Strona:Juliusz Kaden-Bandrowski - Łuk.pdf/381

Ta strona została przepisana.

Schowała się pod kołdrę, zakryła sobie nią twarz, aby nie słyszeć... Wstręt nią wstrząsał... Doktór, doktór, — jedyna rada...
Układała sobie to zdanie mądre, chytre, oparte na tem, co kiedyś mówili z nim, z doktorem, we dwoje: „Czy pan doktór przypomina sobie, co mi powiedział kiedyś na początku wojny, gdyśmy się spotkali w kawiarni“?...
Powtarzała to zdanie, by się go nauczyć na pamięć... „Co mi powiedział na początku wojny, w kawiarni“... Truddno było chyba sprytniej zacząć tę rozmowę... Ale, jak ją skończyć?...

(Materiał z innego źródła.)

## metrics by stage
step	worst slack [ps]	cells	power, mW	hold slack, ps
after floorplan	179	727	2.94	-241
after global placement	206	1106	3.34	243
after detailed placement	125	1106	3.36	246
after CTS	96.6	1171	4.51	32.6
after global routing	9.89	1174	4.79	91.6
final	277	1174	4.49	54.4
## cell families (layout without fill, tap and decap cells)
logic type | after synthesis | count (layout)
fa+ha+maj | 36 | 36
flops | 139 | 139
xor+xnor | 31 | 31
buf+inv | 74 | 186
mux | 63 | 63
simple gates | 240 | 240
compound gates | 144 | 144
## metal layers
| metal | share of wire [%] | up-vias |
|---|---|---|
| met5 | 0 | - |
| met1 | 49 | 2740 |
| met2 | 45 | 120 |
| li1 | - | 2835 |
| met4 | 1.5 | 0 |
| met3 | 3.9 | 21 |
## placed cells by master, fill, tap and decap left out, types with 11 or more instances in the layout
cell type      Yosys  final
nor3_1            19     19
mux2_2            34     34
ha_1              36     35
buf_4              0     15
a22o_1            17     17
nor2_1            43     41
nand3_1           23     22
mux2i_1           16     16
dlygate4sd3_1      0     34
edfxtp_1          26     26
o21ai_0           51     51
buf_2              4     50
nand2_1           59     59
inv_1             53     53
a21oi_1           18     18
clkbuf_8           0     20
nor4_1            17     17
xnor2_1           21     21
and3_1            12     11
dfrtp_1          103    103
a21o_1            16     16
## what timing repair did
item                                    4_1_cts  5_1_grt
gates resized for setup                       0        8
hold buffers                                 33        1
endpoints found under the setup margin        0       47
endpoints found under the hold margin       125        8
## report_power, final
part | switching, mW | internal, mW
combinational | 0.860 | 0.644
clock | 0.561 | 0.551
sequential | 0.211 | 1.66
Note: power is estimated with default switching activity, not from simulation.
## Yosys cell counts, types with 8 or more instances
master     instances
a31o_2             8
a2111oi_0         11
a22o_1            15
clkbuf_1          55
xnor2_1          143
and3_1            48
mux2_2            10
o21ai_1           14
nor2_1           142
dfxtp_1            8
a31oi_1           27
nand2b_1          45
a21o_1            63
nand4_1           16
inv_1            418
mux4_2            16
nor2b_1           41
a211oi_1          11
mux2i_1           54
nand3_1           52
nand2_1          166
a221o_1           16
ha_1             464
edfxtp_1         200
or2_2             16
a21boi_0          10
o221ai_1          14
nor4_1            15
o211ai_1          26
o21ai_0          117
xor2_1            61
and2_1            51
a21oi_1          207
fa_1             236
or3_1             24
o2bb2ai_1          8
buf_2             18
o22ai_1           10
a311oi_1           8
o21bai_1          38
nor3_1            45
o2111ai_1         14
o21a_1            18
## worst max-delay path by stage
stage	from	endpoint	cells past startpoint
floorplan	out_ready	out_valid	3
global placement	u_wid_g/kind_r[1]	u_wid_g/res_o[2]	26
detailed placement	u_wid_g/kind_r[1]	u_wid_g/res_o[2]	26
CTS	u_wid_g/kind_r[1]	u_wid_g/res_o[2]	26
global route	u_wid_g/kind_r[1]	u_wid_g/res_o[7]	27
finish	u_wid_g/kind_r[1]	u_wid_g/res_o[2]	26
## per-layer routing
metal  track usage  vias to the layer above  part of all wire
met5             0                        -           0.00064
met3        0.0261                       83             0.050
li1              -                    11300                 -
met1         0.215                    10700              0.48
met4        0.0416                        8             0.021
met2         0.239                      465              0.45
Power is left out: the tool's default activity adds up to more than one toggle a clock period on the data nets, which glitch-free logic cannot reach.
File: src/rtl/bls_pkg.sv
// Shared types and constants for the Bresenham line stepper.
// Used by bls_step and by the top level; no dependencies.
package bls_pkg;

  localparam int COLOR_BITS = 4;
  localparam logic [COLOR_BITS-1:0] COLOR_RESET = 4'd4;

  typedef enum logic {
    MODE_START = 1'b0,
    MODE_STEP  = 1'b1
  } mode_t;

endpackage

Jeszcze raz wysunęła głowę z pod kołdry, nie pamiętając już zgoła, czy to na jawie widzi, czy śnij: Różowe promienie słońca płynęły z czystego nieba, a w pośród nich, jak źródło, bił wciąż głośny, serdeczny płacz Adolfa...
Obudziła się późno, — ktoś wszedł... To Karowska!!.
Maryśka chciała udać, że śpi, — ale już się nie dało... Usiadła więc na łóżku. Karowska kroczyła wolno przez pokój... Posuwistym, niewstrzymanym krokiem wieży oblężniczej... Jej ciemne oczy i duże dziurki od nosa zdawał się rozszerzać dostojny gniew... Usta zwierały się nieruchomo. Nic nie mówiąc, postawiła na nocnym stoliku torebkę z gorczyczą, przyniesioną ostentacyjnie na japońskim talerzyku...
Twarz Maryśki oblały rumieńce... Wzięła do rąk talerzyk... Wymalowane były na nim ibisy, w jakichś powykręcanych pozach... I dopiero gdy Karowska była już z powrotem przy drzwiach, — rzekła tak spokojnie, że aż ją ździwił dźwięk własnego głosu: — Może pani wywiesić kartę na mój pokój... Zapłacę do pierwszego, ale w tych dniach już się wyprowadzam...
Karowska, po krótkiem wahaniu, zbliżyła się znów do łóżka... Chwilę stała bez ruchu nad Maryśką, a potem nachyliwszy się krzyknęła: — Tfy, tfy, tfy!!! Teraz dopiero tak jasno przedstawiło się wszystko Maryśce: Te różne rozmowy i ów fartuch wtedy, w lustrze... Wyskoczywszy z łóżka, schwyciła Karowską za rękę: — Tylko bez tego, moja pani! Boś pani sama ułatwiała!!...
Karowska żegnała się znakiem krzyża tak nieszczerze, że ostatnie wątpliwości Maryśki rozwiały się..
— A pani wie, moja stara pani, jak się to nazywa ułatwiać tak?! Stare stręczyciele!! Stręczyciele! — krzyknęła z całych sił, — nie mogąc już wytrzymać.